Give back exactly the lines of the material below that start at the line containing "### constraint.sdc" and end at the line containing "localparam int unsigned CH_W", and no others.
*** EXERCISE INPUTS ***
### config.mk
export PLATFORM = sky130hd
export DESIGN_NAME = dma_page_mapper
export DESIGN_NICKNAME = d
export VERILOG_FILES = /design/src/rtl/dma_map_pkg.sv /design/src/rtl/dma_port_decode.sv /design/src/rtl/dma_page_file.sv /design/src/rtl/dma_addr_former.sv /design/src/rtl/dma_page_mapper.sv
export SDC_FILE = /design/constraint.sdc
export NUM_CORES = 1
export LEC_CHECK = 0
export ABC_CLOCK_PERIOD_IN_PS = 4300
export BUFFER_PORTS_ARGS = -buffer_cell sky130_fd_sc_hd__buf_2
export CORE_MARGIN = 5
export CORE_UTILIZATION = 50
export DETAILED_ROUTE_END_ITERATION = 12
export PLACE_DENSITY_LB_ADDON = 0.2
export SYNTH_ARGS = -nofsm -noshare
export SYNTH_HDL_FRONTEND = slang
export SYNTH_HIERARCHICAL = 1
export SYNTH_SLANG_ARGS = --single-unit
### constraint.sdc
create_clock -name clk_i -period 4.3 [get_ports clk_i]
set_clock_uncertainty 0.15 [all_clocks]
set_input_delay 0.86 -clock clk_i [delete_from_list [all_inputs] [get_ports clk_i]]
set_output_delay 0.86 -clock clk_i [all_outputs]
set_load 0.03 [all_outputs]
### src/rtl/dma_map_pkg.sv
package dma_map_pkg;
  localparam int unsigned CH_N      = 8;
  localparam int unsigned CH_W      = 3;
  localparam int unsigned CASCADE_CH = 4;
  localparam logic [3:0]  PAGE_HI   = 4'h8;

  typedef struct packed {
    logic            vld;
    logic [CH_W-1:0] ch;
  } page_map_t;

  // low nibble of a page port -> channel
  function automatic page_map_t page_port_ch(input logic [3:0] lo);
    page_map_t m;
    m.vld = 1'b1;
    unique case (lo)
      4'h7: m.ch = 3'd0;
      4'h3: m.ch = 3'd1;
      4'h1: m.ch = 3'd2;
      4'h2: m.ch = 3'd3;
      4'hB: m.ch = 3'd5;
      4'h9: m.ch = 3'd6;
      4'hA: m.ch = 3'd7;
      default: begin
        m.vld = 1'b0;
        m.ch  = '0;
      end
    endcase
    return m;
  endfunction
endpackage

### src/rtl/dma_port_decode.sv
module dma_port_decode
  import dma_map_pkg::*;
#(
  parameter int unsigned IO_AW = 8
) (
  input  logic [IO_AW-1:0] io_addr_i,
  output logic             page_hit_o,
  output logic             page_vld_o,
  output logic [CH_W-1:0]  page_ch_o,
  output logic [1:0]       ctl_sel_o,
  output logic [3:0]       ctl_idx_o
);
  localparam logic [IO_AW-1:0] CTL1_LO = IO_AW'(8'hC0);
  localparam logic [IO_AW-1:0] CTL1_HI = IO_AW'(8'hDF);
  localparam logic [IO_AW-1:0] CTL0_LIM = IO_AW'(8'h10);

  page_map_t pm;
  logic      in_page, in_c0, in_c1;

  always_comb begin
    in_page = (io_addr_i[IO_AW-1:4] == (IO_AW-4)'(PAGE_HI));
    in_c0   = (io_addr_i < CTL0_LIM);
    in_c1   = (io_addr_i >= CTL1_LO) && (io_addr_i <= CTL1_HI);
    pm      = page_port_ch(io_addr_i[3:0]);

    page_hit_o = in_page;
    page_vld_o = in_page & pm.vld;
    page_ch_o  = pm.ch;

    ctl_sel_o = {in_c1, in_c0};
    if (in_c0)      ctl_idx_o = io_addr_i[3:0];
    else if (in_c1) ctl_idx_o = io_addr_i[4:1];
    else            ctl_idx_o = '0;
  end
endmodule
***
# [SOLUTION]
### constraint.sdc
create_clock -name clk_i -period 4.3 [get_ports clk_i]
set_clock_uncertainty 0.15 [all_clocks]
set_input_delay 0.86 -clock clk_i [delete_from_list [all_inputs] [get_ports clk_i]]
set_output_delay 0.86 -clock clk_i [all_outputs]
set_load 0.03 [all_outputs]
### src/rtl/dma_map_pkg.sv
package dma_map_pkg;
  localparam int unsigned CH_N      = 8;
  localparam int unsigned CH_W      = 3;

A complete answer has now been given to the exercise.